FUEL SYSTEM

This above shows the schematics for the fuel delivery system. The fuel is picked up from the gas tank by an electric pump. It is delivered to the two primary fuel injectors (fed from primary fuel rail) and two secondary fuel injectors (fed from secondary fuel rail) under a constant pressure differential (relative to manifold pressure) by means of a fuel pressure regulator. Any excess fuel not injected into the intake is brought back to the tank via a fuel return line. A pulsation damper is mounted on one of the two fuel rails to dampen pressure variations due to the rapid opening and closing of the injectors. The charcoal canister and check-and-cut valve make up the evaporative emission control system which is part of the broader emissions control system.

FUEL PUMP

This above shows the electrical schematics for the fuel pump. The fuel pump is energized when the circuit opening relay's switch is in closed position. This is accomplished when the BR (brown) wire which goes to the Air Flow Meter (AFM) is grounded. When the AFM is operating (engine running), this BR wire is grounded.
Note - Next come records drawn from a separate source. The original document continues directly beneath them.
[config.mk]
export PLATFORM = sky130hd
export DESIGN_NAME = fpt_top
export DESIGN_NICKNAME = d
export VERILOG_FILES = /design/src/core/fpt_divider.v /design/src/core/fpt_fan_channel.v /design/src/core/fpt_top.v
export VERILOG_INCLUDE_DIRS = /design/src /design/src/core
export SDC_FILE = /design/constraint.sdc
export NUM_CORES = 1
export LEC_CHECK = 0
export BUFFER_PORTS_ARGS = -buffer_cell sky130_fd_sc_hd__buf_2
export CAP_MARGIN = 20
export CORE_MARGIN = 2
export CORE_UTILIZATION = 45
export DETAILED_ROUTE_END_ITERATION = 12
export SETUP_SLACK_MARGIN = 0.4
export SYNTH_ARGS = -nofsm -noshare
export SYNTH_HDL_FRONTEND = slang
export SYNTH_SLANG_ARGS = --single-unit
[constraint.sdc]
create_clock -name I_CLK -period 6.8 [get_ports I_CLK]
set_clock_uncertainty 0.2 [all_clocks]
set_input_delay 1.02 -clock I_CLK [delete_from_list [all_inputs] [get_ports I_CLK]]
set_output_delay 1.02 -clock I_CLK [all_outputs]
set_load 0.02 [all_outputs]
When the AFM is not operating (engine not running), this BR wire is not grounded and the fuel pump is not energized unless the fuel pump circuit terminal (yellow connector) is shorted with a jumper wire.

Having the fuel pump disabled when the engine is not running is a safety measure. This guarantees that the fuel supply is cut immediately when the engine is shut off whether it is intentional or not. The fuel pump circuit terminal (yellow connector) enables priming and testing of the fuel system without the engine running.
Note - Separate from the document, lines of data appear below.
### src/core/lbtc_pkg.sv
// Package of register codes, field layout and scaling constants for the bias compensation registers
package lbtc_pkg;

  // Command codes of the registers on the management bus
  localparam logic [7:0] CMD_BIAS_SETPOINT   = 8'h15;
  localparam logic [7:0] CMD_BIAS_LINEAR     = 8'h16;
  localparam logic [7:0] CMD_BIAS_QUADRATIC  = 8'h17;

  // Field layout
  localparam int SETPOINT_W      = 10;
  localparam int SETPOINT_LSB    = 0;
  localparam int RANGE_W         = 2;
  localparam int RANGE_LSB       = 10;
  localparam int COEFF_W         = 8;
  localparam int COEFF_LSB       = 0;
  localparam int REG_W           = 16;

  // Reset values
  localparam logic [SETPOINT_W-1:0] SETPOINT_RST = 10'h000;
  localparam logic [RANGE_W-1:0]    RANGE_RST    = 2'h0;
  localparam logic [COEFF_W-1:0]    COEFF_RST    = 8'h00;
  localparam logic [REG_W-1:0]      RDATA_RST    = 16'h0000;

  // Compensation arithmetic: one unit is 2^-18
  localparam int                 TERM_W     = 26;
  localparam int                 PROD_W     = 37;
  localparam int                 FRAC_BITS  = 18;
  localparam int                 LIN_SHIFT  = 5;
  localparam logic signed [25:0] COMP_ONE   = 26'sh0040000;
  localparam logic signed [36:0] SP_MAX     = 37'sh000000003FF;
  localparam logic signed [36:0] SP_MIN     = 37'sh00000000000;

  // Nominal bias current in microamps: setpoint / 1024 * (range + 1) * 9 mA
  localparam int                 SP_SCALE_BITS = 10;
  localparam logic [13:0]        FULL_SCALE_UA = 14'h2328;
  localparam int                 UA_W          = 16;

endpackage : lbtc_pkg

### src/core/lbtc_comp_if.sv
// Interface between the register bank and the compensation datapath
`timescale 1ns/1ps
interface lbtc_comp_if;
  import lbtc_pkg::*;

  logic        [SETPOINT_W-1:0] setpoint;
  logic signed [COEFF_W-1:0]    lin_coeff;
  logic signed [COEFF_W-1:0]    quad_coeff;
  logic signed [COEFF_W-1:0]    temp_offset;
  logic                         apc_sel;
  logic        [SETPOINT_W-1:0] result;
  logic                         result_apc;

  modport bank (output setpoint, output lin_coeff, output quad_coeff, output temp_offset,
                output apc_sel, input result, input result_apc);
  modport comp (input setpoint, input lin_coeff, input quad_coeff, input temp_offset,
                input apc_sel, output result, output result_apc);
endinterface : lbtc_comp_if

### src/core/lbtc_comp.sv
// Two-stage temperature compensation of the nominal setpoint
`timescale 1ns/1ps
module lbtc_comp
  import lbtc_pkg::*;
(
  input  wire logic  clk_i,   // System clock
  input  wire logic  rst_n_i, // Synchronised reset, active low
  lbtc_comp_if.comp  cif      // Operands and result
);

  logic signed [15:0]       lin_p;
  logic signed [15:0]       sq_p;
  logic signed [23:0]       quad_p;
  logic signed [TERM_W-1:0] term_d;
  logic signed [TERM_W-1:0] term_q;
  logic        [SETPOINT_W-1:0] sp_q;
  logic                     apc_q;
  logic signed [PROD_W-1:0] prod;
  logic signed [PROD_W-1:0] scaled;
  logic        [SETPOINT_W-1:0] result_q;
  logic                     result_apc_q;

  // Coefficients are signed two's complement bytes [RULE5]
  assign lin_p  = cif.lin_coeff * cif.temp_offset;
  assign sq_p   = cif.temp_offset * cif.temp_offset;
  assign quad_p = cif.quad_coeff * sq_p;

  // One plus linear at 2^-13 plus quadratic at 2^-18, in 2^-18 units [RULE6] [RULE7] [RULE11]
  assign term_d = COMP_ONE + (TERM_W'(lin_p) <<< LIN_SHIFT) + TERM_W'(quad_p);

  always_ff @(posedge clk_i or negedge rst_n_i) begin
    if (!rst_n_i) begin
      term_q <= COMP_ONE;
      sp_q   <= SETPOINT_RST;
      apc_q  <= 1'b0;
    end else begin
      term_q <= term_d;
      sp_q   <= cif.setpoint;
      apc_q  <= cif.apc_sel;
    end
  end

  // Setpoint taken as unsigned, zero extended [RULE1]
  assign prod   = $signed({1'b0, sp_q}) * term_q;
  assign scaled = prod >>> FRAC_BITS;

  always_ff @(posedge clk_i or negedge rst_n_i) begin
    if (!rst_n_i) begin
      result_q     <= SETPOINT_RST;
      result_apc_q <= 1'b0;
    end else begin
      if (scaled < SP_MIN) begin
        result_q <= SETPOINT_RST;
      end else if (scaled > SP_MAX) begin
        result_q <= SP_MAX[SETPOINT_W-1:0];
      end else begin
        result_q <= scaled[SETPOINT_W-1:0];
      end
      result_apc_q <= apc_q;
    end
  end

  assign cif.result     = result_q;
  assign cif.result_apc = result_apc_q;

endmodule : lbtc_comp

### src/core/lbtc_regs.sv
// Bias setpoint and temperature coefficient register bank with compensated targets
`timescale 1ns/1ps
// Function
// RULE1 - Setpoint is an unsigned ten-bit integer with no sign.
// RULE2 - Setpoint and coefficients mean bias current or monitor current per loop select.
// RULE3 - Constant current: bias equals setpoint/1024 times (range+1) times 9 mA.
// RULE4 - Loop select set: setpoint is monitor diode target, scaled by monitor range.
// RULE5 - Each coefficient is a signed byte, -128 to 127, in low register byte.
// RULE6 - Constant current: linear coefficient weighs 2^-13 per degree on bias.
// RULE7 - Constant current: quadratic coefficient weighs 2^-18 per degree squared on bias.
// RULE8 - Power control: linear coefficient acts on monitor diode target.
// RULE9 - Power control: quadratic coefficient acts on monitor diode target.
// RULE10 - Full ten-bit setpoint, bits 9 to 0, applies at reference temperature.
// RULE11 - Compensated value is setpoint times (1 + c1*dT + c2*dT^2).
module lbtc_regs
  import lbtc_pkg::*;
(
  input  wire logic                    clk_i,             // System clock, 100 MHz
  input  wire logic                    rst_n_i,           // Asynchronous reset, active low
  input  wire logic [7:0]              cmd_i,             // Register command code
  input  wire logic                    wr_i,              // Write strobe
  input  wire logic [REG_W-1:0]        wdata_i,           // Write data
  input  wire logic                    rd_i,              // Read strobe
  input  wire logic                    apc_sel_i,         // Loop select: 1 power control, 0 constant current
  input  wire logic signed [7:0]       temp_offset_i,     // Temperature minus reference, degrees
  output logic [REG_W-1:0]             rdata_o,           // Read data, held until next read
  output logic                         rvalid_o,          // Read data valid pulse
  output logic [SETPOINT_W-1:0]        bias_target_o,     // Compensated bias setting
  output logic [SETPOINT_W-1:0]        monitor_target_o,  // Compensated monitor diode setting
  output logic [RANGE_W-1:0]           range_o,           // Source or monitor range select
  output logic [UA_W-1:0]              bias_nominal_ua_o, // Nominal bias current in uA
  output logic                         apc_active_o       // Power control loop active
);

  logic                    rst_meta_q;
  logic                    rst_sync_q;
  logic [SETPOINT_W-1:0]   setpoint_q;
  logic [RANGE_W-1:0]      range_q;
  logic [COEFF_W-1:0]      lin_q;
  logic [COEFF_W-1:0]      quad_q;
  logic [REG_W-1:0]        rdata_d;
  logic [REG_W-1:0]        rdata_q;
  logic                    rvalid_q;
  logic [SETPOINT_W-1:0]   bias_q;
  logic [SETPOINT_W-1:0]   mon_q;
  logic [RANGE_W-1:0]      range_out_q;
  logic [UA_W-1:0]         ua_q;
  logic                    apc_q;
  logic [11:0]             sp_range;
  logic [25:0]             ua_full;

  lbtc_comp_if cif ();

  // Reset release through two flops
  always_ff @(posedge clk_i or negedge rst_n_i) begin
    if (!rst_n_i) begin
      rst_meta_q <= 1'b0;
      rst_sync_q <= 1'b0;
    end else begin
      rst_meta_q <= 1'b1;
      rst_sync_q <= rst_meta_q;
    end
  end

  // Register writes
  always_ff @(posedge clk_i or negedge rst_sync_q) begin
    if (!rst_sync_q) begin
      setpoint_q <= SETPOINT_RST;
      range_q    <= RANGE_RST;
      lin_q      <= COEFF_RST;
      quad_q     <= COEFF_RST;
    end else if (wr_i) begin
      case (cmd_i)
        CMD_BIAS_SETPOINT: begin
          setpoint_q <= wdata_i[SETPOINT_LSB +: SETPOINT_W]; // [RULE10]
          range_q    <= wdata_i[RANGE_LSB +: RANGE_W];
        end
        CMD_BIAS_LINEAR: begin
          lin_q <= wdata_i[COEFF_LSB +: COEFF_W]; // [RULE5]
        end
        CMD_BIAS_QUADRATIC: begin
          quad_q <= wdata_i[COEFF_LSB +: COEFF_W]; // [RULE5]
        end
        default: begin
        end
      endcase
    end
  end

  // Read mux, reserved bits and unknown codes read zero
  always_comb begin
    rdata_d = RDATA_RST;
    case (cmd_i)
      CMD_BIAS_SETPOINT: begin
        rdata_d[SETPOINT_LSB +: SETPOINT_W] = setpoint_q;
        rdata_d[RANGE_LSB +: RANGE_W]       = range_q;
      end
      CMD_BIAS_LINEAR: begin
        rdata_d[COEFF_LSB +: COEFF_W] = lin_q;
      end
      CMD_BIAS_QUADRATIC: begin
        rdata_d[COEFF_LSB +: COEFF_W] = quad_q;
      end
      default: begin
        rdata_d = RDATA_RST;
      end
    endcase
  end

  always_ff @(posedge clk_i or negedge rst_sync_q) begin
    if (!rst_sync_q) begin
      rdata_q  <= RDATA_RST;
      rvalid_q <= 1'b0;
    end else begin
      rvalid_q <= rd_i;
      if (rd_i) begin
        rdata_q <= rdata_d;
      end
    end
  end

  // Same coefficients serve either loop [RULE2] [RULE8] [RULE9]
  assign cif.setpoint    = setpoint_q;
  assign cif.lin_coeff   = $signed(lin_q);
  assign cif.quad_coeff  = $signed(quad_q);
  assign cif.temp_offset = temp_offset_i;
  assign cif.apc_sel     = apc_sel_i;

  lbtc_comp u_comp (
    .clk_i   (clk_i),
    .rst_n_i (rst_sync_q),
    .cif     (cif)
  );

  // Nominal current at reference temperature, unsigned setpoint [RULE1] [RULE3]
  assign sp_range = {2'h0, setpoint_q} * ({10'h000, range_q} + 12'h001);
  assign ua_full  = {14'h0000, sp_range} * {12'h000, FULL_SCALE_UA};

  // Steer compensated result to the selected loop
  always_ff @(posedge clk_i or negedge rst_sync_q) begin
    if (!rst_sync_q) begin
      bias_q      <= SETPOINT_RST;
      mon_q       <= SETPOINT_RST;
      range_out_q <= RANGE_RST;
      ua_q        <= '0;
      apc_q       <= 1'b0;
    end else begin
      apc_q       <= cif.result_apc;
      range_out_q <= range_q;
      if (cif.result_apc) begin
        mon_q  <= cif.result;          // [RULE4] [RULE8] [RULE9]
        bias_q <= SETPOINT_RST;
        ua_q   <= '0;
      end else begin
        bias_q <= cif.result;          // [RULE2] [RULE6] [RULE7]
        mon_q  <= SETPOINT_RST;
        ua_q   <= ua_full[SP_SCALE_BITS +: UA_W]; // [RULE3]
      end
    end
  end

  assign rdata_o           = rdata_q;
  assign rvalid_o          = rvalid_q;
  assign bias_target_o     = bias_q;
  assign monitor_target_o  = mon_q;
  assign range_o           = range_out_q;
  assign bias_nominal_ua_o = ua_q;
  assign apc_active_o      = apc_q;

endmodule : lbtc_regs

### config.mk
export PLATFORM = sky130hd
export DESIGN_NAME = lbtc_regs
export DESIGN_NICKNAME = d
export VERILOG_FILES = /design/src/core/lbtc_pkg.sv /design/src/core/lbtc_comp_if.sv /design/src/core/lbtc_comp.sv /design/src/core/lbtc_regs.sv
export SDC_FILE = /design/constraint.sdc
export NUM_CORES = 1
export LEC_CHECK = 0
export ABC_AREA = 1
export BUFFER_PORTS_ARGS = -buffer_cell sky130_fd_sc_hd__buf_2
export CORE_ASPECT_RATIO = 0.5
export CORE_MARGIN = 2
export CORE_UTILIZATION = 65
export CTS_BUF_LIST = sky130_fd_sc_hd__clkbuf_8
export CTS_CLUSTER_DIAMETER = 80
export CTS_CLUSTER_SIZE = 14
export DETAILED_ROUTE_END_ITERATION = 8
export PLACE_DENSITY = 0.81
export SLEW_MARGIN = 10
export SYNTH_ARGS = -nofsm -noshare
export SYNTH_HDL_FRONTEND = slang
export SYNTH_SLANG_ARGS = --single-unit
### constraint.sdc
create_clock -name clk_i -period 5.2 [get_ports clk_i]
set_clock_uncertainty 0.1 [all_clocks]
set_input_delay 1.04 -clock clk_i [delete_from_list [all_inputs] [get_ports clk_i]]
set_output_delay 1.04 -clock clk_i [all_outputs]
set_load 0.01 [all_outputs]
==> results of run 1 <==
[stage by stage]
step           instances  util (%)  hold WS (ps)  setup TNS, ps  worst slack [ps]
3_3_place_gp        4231      79.5           235         -67790             -3410
3_5_place_dp        4231      79.5           236         -75310             -3680
2_1_floorplan       3270         -           231         -55490             -3170
4_1_cts             4316      85.9           177         -57340             -2890
[per-layer routing]
| metal | GRT overflow | global-route usage (%) |
|---|---|---|
| met1 | 0 | 78.0 |
| met2 | 62 | 90.7 |
| met3 | 1 | 71.9 |
| met4 | 67 | 77.2 |
| met5 | 1 | 43.1 |
[repair_timing]
action,4_1_cts
hold buffers,0
gates resized for setup,407
setup endpoints to repair,44
gates cloned,5
endpoints found under the hold margin,0
pin swaps,159
buffers inserted,50
[logic make-up after synthesis]
group | after synthesis | share of synthesized area, %
xor gates and xnor gates | 88 | 2.98
DFF | 129 | 12.3
muxes | 3 | 0.129
and+or+nand+nor | 1062 | 16.5
adders and majority gates | 737 | 48.4
other | 2 | 0.0287
AOI/OAI and AO/OA | 247 | 5.17
buffers and inverters | 999 | 14.4
==> results.txt, run 1 <==
----------------------------------------------------
[Yosys]
  Top cell type by total area after synthesis ... fa_1
  Primary FF master, synth ... dfrtp_1
  Number of standard cells after synthesis ... 3,267
  Post-synthesis average cell area ... 8.01 um^2
  Flip-flop and latch count after synthesis ... 129
  Cell with the most instances after synthesis ... inv_1
  Part of the Yosys area used for sequential elements ... 12.3%
  Most used standard cells in the synthesized netlist ... inv_1 (882), nand2_1 (743), fa_1 (458), ha_1 (279), nor2_1 (170)
  Number of different library cells in the post-synthesis netlist ... 53
  Post-synthesis async set-or-reset flop share ... 100%
  Proportion of netlist area held by the largest area contributor ... 35.1%
  Synth warnings ... 0
  Most area-consuming cells after synthesis ... fa_1 (35%), ha_1 (13%), inv_1 (13%), dfrtp_1 (12%), nand2_1 (11%)
  Post-Syn Area ... 26,200 um^2
  Count of flip-flops with a built-in enable after synthesis ... 0

[Placed design]
  HPWL Detailed ... 56.5 mm
  DP Area ... 31,300 um^2
  PortBufs ... 84
  Final weighted congestion of routability-driven global placement ... 0.929

[Global routing]
  Initial antenna violation count ... 21
  Residual overflow from global routing ... 131
  Overall fraction of global-route tracks in use ... 79.1%
  Maximum number of pins on one net before global-route repair ... 83

[Status]
  Stopping stage ... global routing (5_1_grt)
  Run status ... stopped before the end
  Run-stopping error ... [ERROR GRT-0232] Routing congestion too high. Check the congestion heatmap in the GUI.

[Clock network]
  Inserted Clock Buffers ... 17
  Number of H-tree branching levels ... 4
  CTS Buffer Depth ... 2
  Master cell of the clock root buffer ... clkbuf_8
  CTS Sinks ... 129

[Die]
  Die boundary height ... 146 um
  Horizontal die dimension ... 288 um
  Starting density of the core ... 66.5%
  Top-Level Pins ... 93
  Number of placement rows ... 51

[Timing]
  Pin category terminating the worst setup path after the last repair ... register data pin
  Worst_ep grt ... u_comp.term_q[22]$_DFF_PN0_/D

----------------------------------------------------
==> inputs of run 2 (changes only) <==
--- a/config.mk
+++ b/config.mk
@@ -7,14 +7,10 @@
 export LEC_CHECK = 0
 export ABC_AREA = 1
 export BUFFER_PORTS_ARGS = -buffer_cell sky130_fd_sc_hd__buf_2
-export CORE_ASPECT_RATIO = 0.5
 export CORE_MARGIN = 2
-export CORE_UTILIZATION = 65
-export CTS_BUF_LIST = sky130_fd_sc_hd__clkbuf_8
-export CTS_CLUSTER_DIAMETER = 80
-export CTS_CLUSTER_SIZE = 14
+export CORE_UTILIZATION = 40
 export DETAILED_ROUTE_END_ITERATION = 8
-export PLACE_DENSITY = 0.81
+export PLACE_DENSITY_LB_ADDON = 0.15
 export SLEW_MARGIN = 10
 export SYNTH_ARGS = -nofsm -noshare
 export SYNTH_HDL_FRONTEND = slang
==> run 2 against run 1 <==
Net effect: the flow now finishes, with violations (negative setup slack); synthesized cell count did not move; synthesized area is the same.
==> results.txt, run 2 <==
----------------------------------------------------
[Die]
  Top-Level Pins ... 93 (unchanged)
  Core area ... 64,600 um^2
  Starting density of the core ... 40.5% (was 66.5%)
  Number of placement rows ... 93 (was 51)
  Die boundary height ... 260 um (was 146 um)
  Area of the die ... 67,500 um^2
  Horizontal die dimension ... 260 um (was 288 um)

[Placed design]
  Final weighted congestion of routability-driven global placement ... 0.894 (was 0.929)
  Setup slack after placement ... -3620 ps (was -3680 ps)
  HPWL Detailed ... 58.7 mm (was 56.5 mm)
  PortBufs ... 84 (unchanged)

[Clock network]
  Number of H-tree branching levels ... 4 (unchanged)
  CTS Buffer Depth ... 2 (unchanged)
  Master cell of the clock root buffer ... clkbuf_16 (was clkbuf_8)
  Inserted Clock Buffers ... 17 (unchanged)
  Hold buffers post-CTS ... 0 (unchanged)
  Clock tree from TritonCTS ... done
  Clk pin slew, worst setup/hold paths ... 70 ps
  CTS Sinks ... 129 (unchanged)
  Insertion delay of the later-clocked pin in the worst-skew pair ... 480 ps

[Yosys]
  Part of the Yosys area used for sequential elements ... 12.3% (unchanged)
  Post-Syn Area ... 26,200 um^2 (unchanged)
  Proportion of netlist area held by the largest area contributor ... 35.1% (unchanged)
  Number of different library cells in the post-synthesis netlist ... 53 (unchanged)
  Cell with the most instances after synthesis ... inv_1 (unchanged)
  Primary FF master, synth ... dfrtp_1 (unchanged)
  Most area-consuming cells after synthesis ... fa_1 (35%), ha_1 (13%), inv_1 (13%), dfrtp_1 (12%), nand2_1 (11%) (unchanged)
  Most used standard cells in the synthesized netlist ... inv_1 (882), nand2_1 (743), fa_1 (458), ha_1 (279), nor2_1 (170) (unchanged)
  Synth warnings ... 0 (unchanged)
  Count of flip-flops with a built-in enable after synthesis ... 0 (unchanged)
  Post-synthesis average cell area ... 8.01 um^2 (unchanged)
  Flip-flop and latch count after synthesis ... 129 (unchanged)
  Number of standard cells after synthesis ... 3,267 (unchanged)
  Post-synthesis async set-or-reset flop share ... 100% (unchanged)
  Top cell type by total area after synthesis ... fa_1 (unchanged)

[Worst hold path]
  Worst hold path type ... primary input to asynchronous set/reset pin

[Setup path]
  Worst-path fanout max ... 7
  Type of the worst setup path ... primary input to flip-flop
  Slowest-stage cell, CP ... fa_1
  Reg2Reg Launch Point ... cif.lin_coeff[3]
  Most used cell along the critical path ... fa_1
  Launch point of the worst path ... temp_offset_i[7]
  Critical path data required time ... 5490 ps
  Critical path's largest stage delay ... 550 ps
  Critical path capture point type ... flip-flop
  Critical Path AT ... 8470 ps
  Worst setup SP type ... primary input

[Timing]
  Time the worst path needs with I/O delays and setup ... 8180 ps
  Final Hold Viols ... 0
  Worst slew pin tran ... 956 ps
  Portion of the clock cycle consumed by the worst path in the final layout ... 157%
  Worst slew margin relative to its limit ... 36.1%
  Setup repair after global routing missed its margin ... yes
  Final-report max-slew violation count ... 0
  Hold slack ... 236 ps
  Setup TNS ... -59,440 ps
  PnR worst setup slack ... -2980 ps
  Max Fclk ... 122 MHz
  Final setup viols ... 43

[Power]
  Pwr Density ... 411 nW/um^2
  Largest voltage drop on the vdd net ... 766 uV
  Leakage power summed over all cells ... 18.8 nW

[Global routing]
  Vias in the first global route ... 24,300
  Overall fraction of global-route tracks in use ... 22.0%
  Residual overflow from global routing ... 0
  Initial antenna violation count ... 0
  First-pass GRT wire length ... 119 mm
  Maximum number of pins on one net before global-route repair ... 56

[Status]
  Run status ... finished, violations left (was stopped before the end)
  Failing checks ... negative setup slack

[Job]
  Number of violations of the max-capacitance limit ... 0

[Cells and area]
  Ratio of cells with drive above 1 in the final layout ... 31.9%
  Most common cell after layout, fill and taps aside ... inv_1
  Area delta synth->final ... 35.5%
  Antenna cells ... 0
  Top library cells by usage in the layout, fill and taps aside ... inv_1 (798), nand2_1 (637), buf_4 (479)
  Largest register by flop count ... u_comp.term_q
  Flip-flop count of the largest register, all copies and words added ... 25
  Nets ... 4,587

[Route]
  Count of vias placed by the detailed router ... 22,100
  Number of iterations in the first detailed-routing pass ... 8
  Final WL ... 70.2 mm
  DRC violation count after routing ... 0
  Via density per instance ... 4.72
  Drt wl/cell ... 15.0 um
  Detail Route Antenna Nets ... 0
  DRC marker count from the first detailed-route iteration ... 1,066

----------------------------------------------------
run 2: cell counts after synthesis:
No cell type changed its count.
run 2: final cells by class:
cell class                 instances  area (um^2)
clock buffer                      17          425
inverter                         891         3360
timing repair buffer             629         5070
multi-input combinational       2145        22100
sequential                       129         3240
fill                            5972        29100
clock inverter                    15          165
tap                              855         1070
run 2: per-stage QoR:
stage | cell area [um^2] | cells | total power [mW] | util (%)
4_1_cts | 34300 | 4653 | 13.7 | 53.1
2_1_floorplan | 27200 | 3270 | 7.32 | -
5_1_grt | 35400 | 4681 | 15.9 | 54.9
6_report | 35400 | 4681 | 14.6 | 54.9
3_5_place_dp | 31800 | 4573 | 10.9 | 49.3
3_3_place_gp | 31800 | 4573 | 10.8 | 49.3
The fuel pump is not on when the ignition switch is at the ON position. It is on only when you crank, that is, the switch is at the START position. The fuel pump keeps on ticking if the car is actually started (air flows through the AFM).

Interesting tidbit: on a turbo 86-88, the actual voltage at the fuel pump is either the full voltage or a lower one. This is controlled by the "fuel pump relay and resistor" relay. By controlling the relay activation and therefore the bypassing of the resistor, the ECU can make the fuel pump operate either at full voltage or at a lower set voltage (to improve fuel economy). There is no such relay on the non turbo model.

FUEL PRESSURE REGULATOR

This above shows the internals of a generic Fuel Pressure Regulator (FPR). The FPR is a diaphragm operated pressure valve. The FPR maintains a constant pressure differential between fuel system pressure and intake manifold pressure. When intake manifold pressure is low (high vacuum), fuel pressure is low. When intake manifold pressure is high (low vacuum), fuel pressure is high. This constant differential guarantees that, for a given pulse to the injectors, the volume of fuel dispensed at the injectors remains constant. In other words, the volume of fuel injected does not depend on engine load (for a given pulse).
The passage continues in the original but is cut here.